The diagnosis of CGCG is suspected when the clinical characteristics described earlier are present. Furthermore, radiologic findings are various and include a wide range of soft tissue lesions from small unilocular to large multilocular with or without displacement of teeth, root resorption and cortical erosion [Citation4]. The incidence of these findings varies between the different reported series. A systematic review of 232 well-established cases with histopathological confirmation of GCG revealed the following proportions: ill-defined borders (66%), multilocular (54%), teeth displacement (43%), cortical expansion (51%) and cortical erosion (38%) [Citation4]. Some authors described characteristic radiologic findings for CGCGs such as the presence of a subtle granular bone pattern at the periphery of the expanded bone or in internal septa within the lesion [Citation6].

Some genetic syndromes can also be associated with the presence of GCG: cherubism [Citation7], Noonan syndrome [Citation8] and neurofibromatosis type I [Citation9].

The histologic description of GCG includes multinucleated giant cells varying in size and their number of nuclei dispersed throughout a vascular stroma of epithelioid or spindled-shaped mononuclear cells [Citation10].

Aggressive GCG tend to grow fast and to recur. Some characteristic features define them: maxillary location, young age, pain, paresthesia, tooth root and cortical erosion [Citation11]. They are thus considered prognostic factors in terms of local invasion and recurrence after optimal treatment.

Surgery is considered as the gold standard for treatment of GCG with variable reported recurrence rates depending on the proportion of aggressive cases. Surgical resection is associated with recurrence rates of 5.6%–11.5% [Citation12] compared to simple curettage 12.5%–46% [Citation13]. Some reports exist on the efficacy of nonsurgical therapy including intralesional corticosteroids therapy [Citation14], calcitonin therapy [Citation15] and interferon alpha therapy [Citation16]. However, there is insufficient evidence supporting their use with or without the surgical resection [Citation17].

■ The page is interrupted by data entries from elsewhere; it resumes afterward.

--- config.mk ---
export PLATFORM = sky130hd
export DESIGN_NAME = quad_mixer
export DESIGN_NICKNAME = d
export VERILOG_FILES = /design/src/rtl/qmix_pkg.sv /design/src/rtl/qmix_phase.sv /design/src/rtl/qmix_rotator.sv /design/src/rtl/quad_mixer.sv
export SDC_FILE = /design/constraint.sdc
export NUM_CORES = 1
export LEC_CHECK = 0
export CAP_MARGIN = 20
export CORE_MARGIN = 5
export CORE_UTILIZATION = 65
export DETAILED_ROUTE_END_ITERATION = 10
export DONT_BUFFER_PORTS = 1
export GPL_ROUTABILITY_DRIVEN = 0
export PLACE_DENSITY = 0.88
export SYNTH_ARGS = -nofsm -noshare
export SYNTH_HDL_FRONTEND = slang
export SYNTH_SLANG_ARGS = --single-unit
--- constraint.sdc ---
create_clock -name clk -period 4.7 [get_ports clk]
set_input_delay 1.175 -clock clk [delete_from_list [all_inputs] [get_ports clk]]
set_output_delay 1.175 -clock clk [all_outputs]
set_load 0.01 [all_outputs]
--- src/rtl/qmix_pkg.sv ---
`timescale 1ns/1ps
package qmix_pkg;
  typedef enum logic [1:0] {
    LO_OFF   = 2'd0,
    LO_HALF  = 2'd1,
    LO_QUART = 2'd2,
    LO_OFF2  = 2'd3
  } lo_e;
  localparam int unsigned PH_W = 2;
endpackage

--- src/rtl/qmix_phase.sv ---
`timescale 1ns/1ps
module qmix_phase
  import qmix_pkg::*;
#(
  parameter int unsigned PW = PH_W
) (
  input  logic          clk,
  input  logic          rst_n,
  input  logic          adv,
  input  logic [1:0]    lo_sel,
  input  logic          cplx_en,
  output logic [PW-1:0] ph_eff,
  output logic          mode_chg
);
  localparam int unsigned MW = 3;
  logic [MW-1:0] mode_q;
  logic [PW-1:0] ph_q;

  assign mode_chg = ({lo_sel, cplx_en} != mode_q);
  assign ph_eff   = mode_chg ? '0 : ph_q;

  always_ff @(posedge clk) begin
    if (!rst_n) begin
      mode_q <= '0;
      ph_q   <= '0;
    end else begin
      mode_q <= {lo_sel, cplx_en};
      ph_q   <= adv ? ph_eff + 1'b1 : ph_eff;
    end
  end
endmodule

--- src/rtl/qmix_rotator.sv ---
`timescale 1ns/1ps
module qmix_rotator
  import qmix_pkg::*;
#(
  parameter int unsigned DW = 12
) (
  input  logic [DW-1:0] x_i,
  input  logic [DW-1:0] x_q,
  input  logic [1:0]    ph,
  input  logic [1:0]    lo_sel,
  input  logic          cplx_en,
  output logic [DW-1:0] y_i,
  output logic [DW-1:0] y_q
);
  localparam logic [DW-1:0] SMIN = {1'b1, {(DW-1){1'b0}}};
  localparam logic [DW-1:0] SMAX = {1'b0, {(DW-1){1'b1}}};

  function automatic logic [DW-1:0] neg_sat(input logic [DW-1:0] v);
    if (v == SMIN) return SMAX;
    return (~v) + 1'b1;
  endfunction

  always_comb begin
    y_i = x_i;
    y_q = x_q;
    case (lo_e'(lo_sel))
      LO_HALF: begin
        if (ph[0]) begin
          y_i = neg_sat(x_i);
          y_q = neg_sat(x_q);
        end
      end
      LO_QUART: begin
        case (ph)
          2'd1: begin
            y_i = cplx_en ? neg_sat(x_q) : '0;
            y_q = cplx_en ? x_i : '0;
          end
          2'd2: begin
            y_i = neg_sat(x_i);
            y_q = neg_sat(x_q);
          end
          2'd3: begin
            y_i = cplx_en ? x_q : '0;
            y_q = cplx_en ? neg_sat(x_i) : '0;
          end
          default: ;
        endcase
      end
      default: ;
    endcase
  end
endmodule

--- src/rtl/quad_mixer.sv ---
`timescale 1ns/1ps
module quad_mixer
  import qmix_pkg::*;
#(
  parameter int unsigned DW = 12
) (
  input  logic          clk,
  input  logic          rst_n,
  input  logic          in_valid,
  input  logic [DW-1:0] in_i,
  input  logic [DW-1:0] in_q,
  input  logic [1:0]    lo_sel,
  input  logic          cplx_en,
  output logic          out_valid,
  output logic [DW-1:0] out_i,
  output logic [DW-1:0] out_q
);
  logic [PH_W-1:0] ph_eff;
  logic            mode_chg;
  logic [DW-1:0]   mix_i, mix_q;

  qmix_phase #(.PW(PH_W)) u_phase (
    .clk(clk), .rst_n(rst_n), .adv(in_valid),
    .lo_sel(lo_sel), .cplx_en(cplx_en),
    .ph_eff(ph_eff), .mode_chg(mode_chg)
  );

  qmix_rotator #(.DW(DW)) u_rot (
    .x_i(in_i), .x_q(in_q), .ph(ph_eff),
    .lo_sel(lo_sel), .cplx_en(cplx_en),
    .y_i(mix_i), .y_q(mix_q)
  );

  always_ff @(posedge clk) begin
    if (!rst_n) begin
      out_valid <= 1'b0;
      out_i     <= '0;
      out_q     <= '0;
    end else begin
      out_valid <= in_valid;
      if (in_valid) begin
        out_i <= mix_i;
        out_q <= mix_q;
      end
    end
  end
endmodule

We report a case of 15-year-old girl with a rare location of CGCG. When presented with a tumor of the hard palate clinicians should evoke different possible origins: salivary glands, bone, nerves, and muscles [Citation10]. When histologic exam of that tumor reveals numerous giant cells the differential diagnosis should include: aneurysmal aneuvrysmal bone cyst, giant cell tumor, GCG, cherubism, type II neurofibromatosis and brown tumor of hyperparathyroidism [Citation6]. In our case, aneurysmal cyst bone was excluded due to the absence of cystic spaces and amorphous calcification with chondroid aura despite the presence of prominent red blood cells extravasation. The remaining possible diagnoses share the same histologic features. However, negative p63 staining excludes giant cell tumor; normal calcium, phosphorus and PTH values excludes brown tumor of parathyroidism; cherubism and neurofibromatosis type I were excluded due to the lack of characteristic clinical features. Therefore, the final diagnosis was central GCG of the hard palate.

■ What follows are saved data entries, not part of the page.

`config.mk`:
```
export PLATFORM = sky130hd
export DESIGN_NAME = tgc_span
export DESIGN_NICKNAME = d
export VERILOG_FILES = /design/src/rtl/tgc_pkg.sv /design/src/rtl/tgc_span.sv
export SDC_FILE = /design/constraint.sdc
export NUM_CORES = 1
export LEC_CHECK = 0
export BUFFER_PORTS_ARGS = -buffer_cell sky130_fd_sc_hd__buf_4
export CAP_MARGIN = 40
export CORE_MARGIN = 4
export CORE_UTILIZATION = 45
export DETAILED_ROUTE_END_ITERATION = 8
export PLACE_DENSITY_LB_ADDON = 0.15
export SLEW_MARGIN = 5
export SYNTH_ARGS = -nofsm -noshare
export SYNTH_HDL_FRONTEND = slang
export SYNTH_SLANG_ARGS = --single-unit
```
`constraint.sdc`:
```
create_clock -name vclk -period 3.9
set_input_delay 0.39 -clock vclk [all_inputs]
set_output_delay 0.39 -clock vclk [all_outputs]
set_load 0.05 [all_outputs]
```
`src/rtl/tgc_pkg.sv`:
```
package tgc_pkg;
   localparam int GRAN_LSB = 4;
   localparam int TAG_W    = 4;
   localparam int BYTE_W   = 2 * TAG_W;

   typedef enum logic {
      WALK_IDLE = 1'b0,
      WALK_RUN  = 1'b1
   } walk_st_e;
endpackage

```
`src/rtl/tgc_span.sv`:
```
module tgc_span
   import tgc_pkg::*;
#(
   parameter int ADDR_W = 32,
   parameter int SIZE_W = 8,
   parameter int CNT_W  = 5,
   parameter bit REV_EN = 1'b1
) (
   input  logic [ADDR_W-1:0]          addr,
   input  logic [SIZE_W-1:0]          size_m1,
   input  logic                       rev,
   output logic [ADDR_W-GRAN_LSB-1:0] g_first,
   output logic [CNT_W-1:0]           g_total
);
   localparam int GI_W = ADDR_W - GRAN_LSB;

   logic [ADDR_W-1:0] size_ext;
   logic [ADDR_W-1:0] top_byte;
   logic [GI_W-1:0]   span_up;

   assign size_ext = ADDR_W'(size_m1);
   assign g_first  = addr[ADDR_W-1:GRAN_LSB];
   assign top_byte = addr + size_ext;
   assign span_up  = top_byte[ADDR_W-1:GRAN_LSB] - g_first;

   generate
      if (REV_EN) begin : g_both
         logic [ADDR_W-1:0] bot_byte;
         logic [GI_W-1:0]   span_dn;
         assign bot_byte = addr - size_ext;
         assign span_dn  = g_first - bot_byte[ADDR_W-1:GRAN_LSB];
         assign g_total  = (rev ? CNT_W'(span_dn) : CNT_W'(span_up)) + CNT_W'(1);
      end else begin : g_fwd_only
         logic unused_rev;
         assign unused_rev = rev;
         assign g_total    = CNT_W'(span_up) + CNT_W'(1);
      end
   endgenerate
endmodule

```
== Word level (Yosys, flattened, before mapping) ==
Cells that the tools add are included.

* Word-level logic and storage cells: 6
* Output and inout bits: 33
* Input bits: 41
* Register bits after elaboration: 0

* Add/subtract/negate cells: 5
* Muxes and demuxes: 1

{| class="wikitable"
|+ Operators with widths
! cell !! count
|-
| subtractor 5 bit || 2
|-
| adder 9 x 8 -> 9 bit || 1
|-
| subtractor 9 x 8 -> 9 bit || 1
|-
| adder 5 x 1 -> 5 bit (second input constant) || 1
|-
| two-way mux 5 bit || 1
|}

== Depth between registers and ports, before layout ==
Gate-level depths: netlist (run 1).

* Word-level depth: 4
* Gate-level depth with buffers: 15
* Depth with buffers taken out: 15

== Worst setup path after synthesis (run 1) ==
OpenSTA, ideal clock, no wires.

* Path type: input to output
* Start: input size_m1[2]
* End: output g_total[4]
* Buffers on the path: 0
* Stages on the path: 15
* Data required time: 3.510 ns
* Arrival: 3.453 ns
* Slack: 0.057 ns
* Cell sequence: inv_1 -> ha_1 -> and4bb_1 -> nor3_1 -> nor2_1 -> nor2_1 -> o21ba_2 -> xnor2_1 -> fa_1 -> nand2b_1 -> a21boi_0 -> nor3_1 -> mux2i_1 -> o211ai_2 -> xnor2_1

* Cells in the longest elaborated chain, start to end: 4
* Elaborated cells between the ends (all ways): 6
* Those cells by class: 5 x add/sub; 1 x mux

{| class="wikitable"
|+ RTL lines
! what !! RTL line !! RTL
|-
| start, declared || tgc_span.sv:10 || <nowiki>input logic [SIZE_W-1:0] size_m1,</nowiki>
|-
| adder 9 x 8 -> 9 bit / subtractor 9 x 8 -> 9 bit (equally long branches) || tgc_span.sv:23, tgc_span.sv:30 ||
|-
| subtractor 5 bit (on tied branches) || tgc_span.sv:24, tgc_span.sv:31 ||
|-
| two-way mux 5 bit (*) || tgc_span.sv:32 || <nowiki>assign g_total = (rev ? CNT_W'(span_dn) : CNT_W'(span_up)) + CNT_W'(1);</nowiki>
|-
| adder 5 x 1 -> 5 bit (*) || tgc_span.sv:32 ||
|-
| end, declared || tgc_span.sv:13 || <nowiki>output logic [CNT_W-1:0] g_total</nowiki>
|}

Every way passes the cells marked *; elsewhere a longest branch is shown, timed or not.

== Worst setup path after layout (run 1) ==
* Start: input addr[2]
* End: output g_total[4]

* Cells in the longest elaborated chain, start to end: 4
* Elaborated cells between the ends (all ways): 6
* Those cells by class: 5 x add/sub; 1 x mux

{| class="wikitable"
|+ RTL lines
! what !! RTL line !! RTL
|-
| start, declared || tgc_span.sv:9 || <nowiki>input logic [ADDR_W-1:0] addr,</nowiki>
|-
| adder 9 x 8 -> 9 bit / subtractor 9 x 8 -> 9 bit (equally long branches) || tgc_span.sv:23, tgc_span.sv:30 ||
|-
| subtractor 5 bit (on tied branches) || tgc_span.sv:24, tgc_span.sv:31 ||
|-
| two-way mux 5 bit (*) || tgc_span.sv:32 ||
|-
| adder 5 x 1 -> 5 bit (*) || tgc_span.sv:32 ||
|}

Marked as above.

==> results of run 1 <==
-- routing by layer --
metal  part of all wire, %  routed length (um)  vias up
li1                      -                   -      456
met1                    39                 831      386
met2                    48                1029       31
met3                    11                 230       18
met4                   2.9                  63        0
met5                     0                   0        -
-- synthesized netlist by cell type, drive strengths merged (3+ instances only) --
master	count	area (um^2)
a21boi	3	22.52
a21oi	5	28.78
buf	29	221.5
ha	23	287.8
inv	20	75.07
nor2	6	22.52
nor2b	5	31.28
nor3	6	35.03
o21ai	4	20.01
xnor2	9	78.83
xor2	3	26.28
-- critical path: cells and delay by family --
kind | cells | cell delay [ps]
buffers and inverters | 2 | 320
adders and majority gates | 3 | 940
muxes | 1 | 150
xor gates and xnor gates | 2 | 230
and+or+nand+nor | 6 | 870
AOI/OAI and AO/OA | 2 | 330
-- cells by family (layout without fill, tap and decap cells) --
kind of cell	count (synthesis)	count (layout)
XOR/XNOR	12	12
buffers and inverters	50	46
AND/OR/NAND/NOR	28	28
AO/OA/AOI/OAI	28	28
multiplexers	3	3
adder cells (fa/ha/maj)	25	25
-- layout make-up --
class / instances / area share, %
tap: 30 / 3.247
inverter: 20 / 6.493
multi-input combinational: 96 / 73.38
timing repair buffer: 26 / 16.88
-- through the flow --
step / instances / utilization [%] / cell area (um^2)
after floorplan: 146 / - / 1149
after global placement: 172 / 47.09 / 1156
after detailed placement: 172 / 47.09 / 1156
after CTS: 172 / 47.09 / 1156
after global routing: 172 / 47.09 / 1156
final: 172 / 47.09 / 1156
-- power by group --
| group | total (mW) | leakage [nW] | switching [mW] | internal (mW) |
|---|---|---|---|---|
| Clock | 0 | 0 | 0 | 0 |
| Sequential | 0 | 0 | 0 | 0 |
| Combinational | 0.399 | 0.619 | 0.243 | 0.157 |
-- final timing paths --
| kind | slack, ps | end | cells after the start |
|---|---|---|---|
| worst max-delay path | 260 | g_total[4] | 16 |
| worst min-delay path | 780 | g_first[11] | 0 |
-- what timing repair did --
action	4_1_cts	5_1_grt
setup endpoints to repair	0	1
hold endpoints to repair	0	0
gates resized for setup	0	1
==> results.ini, run 1 <==
[worst_setup_path]
cp.required_ps=3510
cp_slowest_cell=fa_1
crit_path_start_kind=input pin
end_kind=output port
critPathArrivalTime_ps=3250
cp_max_fo=4
cp_cell_sequence=buf_4, ha_1, and4bb_1, nor3_1, nor2_1, nor2_1, xnor2_1, ha_1, fa_1, nand2b_1, a21boi_1, nor3_1, mux2i_1, o211ai_2, xnor2_1, buf_4
critical_path.max_stage_delay_ps=410
critPathKind=input pin to output port
worstSetupStartpoint=addr[2]

[power_and_ir_drop]
peakVddDrop_v=0.0004214
power_density_nw_per_um2=345.6
leakage_nw=0.6193
p_total_mw=0.3995

[clock_network]
cts_setup_buffers=0
postCtsHoldBufs=0

[logic_synthesis]
synth_xor_xnor_area_share_pct=9.150
post_synth_fa_ha_maj_area_fraction_pct=28.54
netlist_instances=146
synth_fp_nets=212
synth_warnings=0
synth.area.mux_share_pct=2.723
synth-compound-area-share_pct=19.17
syn_avg_cell_area_um2=7.867
syn_area_um2=1149
ys_types=42
synth_top_family_by_area=adder cells
seq_area_frac_synth_pct=0
synth_simple_gate_area_share_pct=14.27

[global_route]
globalRoute.totalOverflow=0
antenna_found_initial=0
grt_pass1_vias=895
grt_max_degree=9
grt_busiest_layer=met2
grt_pass1_wl_mm=3.505
track_usage_pct=12.18
met2_usage_pct=23.92
met1_usage_pct=12.89
use_met3_pct=1.754

[floorplanning]
row_count=18
initial_core_util_pct=46.79
coreArea_um2=2455
dieWidth_um=58.52
io_pins=74
die_h_um=58.52
dieArea_um2=3425

[sta]
min_period_ps=3639
rsz0062_at_grt=no
holdWs_ps=780.0
drv_slew=0
setup_tns_ps=0
finalSetupViolCount=0
period_share_pct=93.31
finalHoldViolCount=0
slew_headroom_pct=78.91
fin_ws_ps=261.1
worst_pin_slew_ps=316.3
timing.fmax_ghz=0.2748

[job]
drv_cap=0

[min_path]
hold_class=input pin to output port
min_from=addr[15]

[routing]
drc=0
dr.pass1.iters=4
wl_per_cell_um=12.52
vias=891
wl_mm=2.154
drtAntennaViolNets=0
first_iter_violations=11
via_per_inst=5.180

[finish]
layout_common_cells=buf_4, ha_1, inv_1
fin_nets=210
clkbuf_count=0
drive_gt1_share_pct=25.35
multi_input_area_um2=848.3
fill_cells=260
final_common_cell=buf_4
antenna_cells=0
seqCellArea_um2=0
synthToLayoutAreaGrowth_pct=0.6537
seq_cell_count=0

[placement]
gp_congestion=0.6838
place_hpwl_mm=1.975
dpl_worst_slack_ps=173.1
portBuffers=26

[status]
outcome=finished clean

No activity file was read; power rests on OpenSTA's default activity.
==> run 2, diff against run 1 <==
- ABC_AREA: not set -> 1
- PLACE_DENSITY: not set -> 0.83
- PLACE_DENSITY_LB_ADDON: 0.15 -> not set
==> results.ini, run 2 <==
[status]
outcome=finished clean

[logic_synthesis]
syn_avg_cell_area_um2=6.212  ; -21%
synth.most_common_cell=inv_1
synth_top_area_cell=ha_1
seq_area_frac_synth_pct=0  ; unchanged
synth_warnings=0  ; unchanged
synth_top_area_share_pct=23.52  ; -1.5 points
netlist_instances=197  ; +35%
syn_area_um2=1224  ; +6.5%
synth_area_leaders=ha_1, buf_4, inv_1
synth_commonest_cells=inv_1, nand2_1, buf_4
ys_types=29  ; -31%
synth_fp_nets=263  ; +24%

[worst_setup_path]
cp_cell_sequence=buf_4, ha_1, a21oi_1, nand2_1, nand2_2, nand2_1, nand2_1, and2_1, fa_1, mux2i_1, ha_1, nand2_1, nor2_1, nand3_1, nand2_1, buf_4
end_kind=output port
cp_num_buf_inv=2  ; unchanged
cp.required_ps=3510  ; about the same
cp_slowest_cell=fa_1
critPathTopFamily=adder cells
critPathArrivalTime_ps=2960  ; -290 ps
critical_path.max_stage_delay_ps=420  ; about the same
cp_max_fo=5  ; +1
crit_path_start_kind=input pin
critPathKind=input pin to output port
cp_common_cell=nand2_1

[finish]
synthToLayoutAreaGrowth_pct=0.3069
seq_cell_count=0  ; unchanged
fin_nets=261  ; +24%
layout_common_cells=inv_1, nand2_1, buf_4
clkbuf_count=0  ; unchanged
final_common_cell=inv_1
finish.instance_area_um2=1227  ; +6.2%
seqCellArea_um2=0  ; unchanged
drive_gt1_share_pct=20.21  ; -5.1 points
fill_cells=279  ; +7.3%
antenna_cells=0  ; unchanged
multi_input_area_um2=833.3  ; -1.8%

[routing]
drtAntennaViolNets=0  ; unchanged
via_per_inst=4.753  ; -8.2%
wl_met3_um=141  ; -39%
first_iter_violations=14  ; +3
vias=1060  ; +19%
drc=0  ; unchanged
wl_mm=2.154  ; unchanged
wl_per_cell_um=9.659  ; -23%
dr.pass1.iters=4  ; unchanged
wl_met1_um=999  ; +20%
routed-wl-met2_mm=1.005  ; -2.3%
maxUsedRoutingLayer=met4

[global_route]
globalRoute.totalOverflow=0  ; unchanged
track_usage_pct=12.95  ; +0.77 points
grt_pass1_wl_mm=3.891  ; +11%
grt_max_degree=9  ; unchanged
grt_pass1_vias=971  ; +8.5%
antenna_found_initial=0  ; unchanged

[floorplanning]
dieWidth_um=60.15  ; +2.8%
io_pins=74  ; unchanged
coreArea_um2=2545  ; +3.7%
initial_core_util_pct=48.08  ; +1.3 points
row_count=18  ; unchanged
die_h_um=60.15  ; +2.8%
dieArea_um2=3617  ; +5.6%

[sta]
timing.fmax_ghz=0.2986  ; +8.6%
period_share_pct=85.88  ; -7.4 points
slew_headroom_pct=77.13  ; -1.8 points
drv_slew=0  ; unchanged
setup_tns_ps=0  ; unchanged
rsz0062_at_grt=no
worst_pin_slew_ps=337.7  ; +21.43 ps
finalHoldViolCount=0  ; unchanged
fin_ws_ps=550.8  ; +289.7 ps
finalSetupViolCount=0  ; unchanged
min_period_ps=3349  ; -289.7 ps

[placement]
portBuffers=26  ; unchanged
place_hpwl_mm=1.970  ; -0.28%
placed_cell_area_um2=1227  ; +6.2%
dpl_worst_slack_ps=543.6  ; +370.5 ps
gp_congestion=0.8601  ; +26%

[clock_network]
cts_setup_buffers=0  ; unchanged
postCtsHoldBufs=0  ; unchanged
cts_resized=0  ; unchanged

[job]
drv_cap=0  ; unchanged

[min_path]
hold_class=input pin to output port

[power_and_ir_drop]
p_total_mw=0.3503  ; -12%
peakVddDrop_v=0.0003047  ; -28%
power_density_nw_per_um2=285.4  ; -17%
leakage_nw=0.7713  ; +25%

The hard palate is a rare location for CGCG. Only 8 cases were previously reported in the literature [Citation11,Citation18–23] (Table ). Age varies from 12 to 65 years with a mean of 29 years. A CT scan was performed in all cases showing evidence of bone erosion in six cases and bone expansion in two cases. All cases were treated with surgical resection and one reported case received adjuvant treatment consisting of intralesional steroids. Three recurrences were noted with a rate of 37.5% (3/8). This rate was higher than the reported recurrence rates for CGCG of other locations following surgery (5.6%–11.5%) [Citation12].

Table 1. Review of all hard palate GCG cases reported in the literature.

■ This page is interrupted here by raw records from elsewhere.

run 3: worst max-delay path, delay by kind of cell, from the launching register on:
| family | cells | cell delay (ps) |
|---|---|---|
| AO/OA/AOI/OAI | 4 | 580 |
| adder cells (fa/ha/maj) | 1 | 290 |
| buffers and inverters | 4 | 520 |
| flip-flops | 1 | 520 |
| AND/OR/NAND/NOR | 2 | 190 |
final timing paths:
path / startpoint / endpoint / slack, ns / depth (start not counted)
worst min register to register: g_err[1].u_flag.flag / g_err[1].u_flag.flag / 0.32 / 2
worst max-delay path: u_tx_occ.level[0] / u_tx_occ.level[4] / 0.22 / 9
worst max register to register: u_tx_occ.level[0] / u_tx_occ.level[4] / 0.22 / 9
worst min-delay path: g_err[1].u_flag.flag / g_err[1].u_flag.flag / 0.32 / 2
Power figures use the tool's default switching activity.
[src/rtl/brf_pipe_track.sv]
`timescale 1ns/1ps
module brf_pipe_track #(
    parameter int NSTAGE    = 10,
    parameter int RES_STAGE = 3
) (
    input  logic                 clk,
    input  logic                 rst_n,
    input  logic                 fetch_en,
    input  logic                 br_dec,
    input  logic [NSTAGE-1:0]    squash,
    output logic [RES_STAGE-1:0] br_at,
    output logic                 retire
);
    localparam int NTAG = RES_STAGE - 1;

    logic [NSTAGE-1:0] vld_q;
    logic [NTAG-1:0]   tag_q;

    assign br_at[0] = vld_q[0] & br_dec;

    genvar g;
    generate
        for (g = 1; g < RES_STAGE; g++) begin : g_tagout
            assign br_at[g] = tag_q[g-1];
        end
    endgenerate

    always_ff @(posedge clk or negedge rst_n) begin
        if (!rst_n) begin
            vld_q[0] <= 1'b0;
        end else begin
            vld_q[0] <= fetch_en;
        end
    end

    generate
        for (g = 1; g < NSTAGE; g++) begin : g_vld
            always_ff @(posedge clk or negedge rst_n) begin
                if (!rst_n) begin
                    vld_q[g] <= 1'b0;
                end else begin
                    vld_q[g] <= vld_q[g-1] & ~squash[g-1];
                end
            end
        end
        for (g = 0; g < NTAG; g++) begin : g_tag
            always_ff @(posedge clk or negedge rst_n) begin
                if (!rst_n) begin
                    tag_q[g] <= 1'b0;
                end else begin
                    tag_q[g] <= br_at[g] & ~squash[g];
                end
            end
        end
    endgenerate

    assign retire = vld_q[NSTAGE-1];

    AST_TAG_NEEDS_VALID: assert property (@(posedge clk) disable iff (!rst_n)
        br_at[RES_STAGE-1] |-> vld_q[RES_STAGE-1]);
endmodule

In conclusion, the hard palate is a rare location of the CGCG and constitutes a diagnostic challenge. This site seems to be associated with an aggressive behavior based on the high incidence of bone erosion and recurrence. Radical surgery appears to be the gold standard for treatment with no evidence related to adjuvant treatment or other treatment modalities.

Acknowledgements

This manuscript is not supported by any grant.

Disclosure statement

All authors have equal contribution and no conflicts of interest to disclose.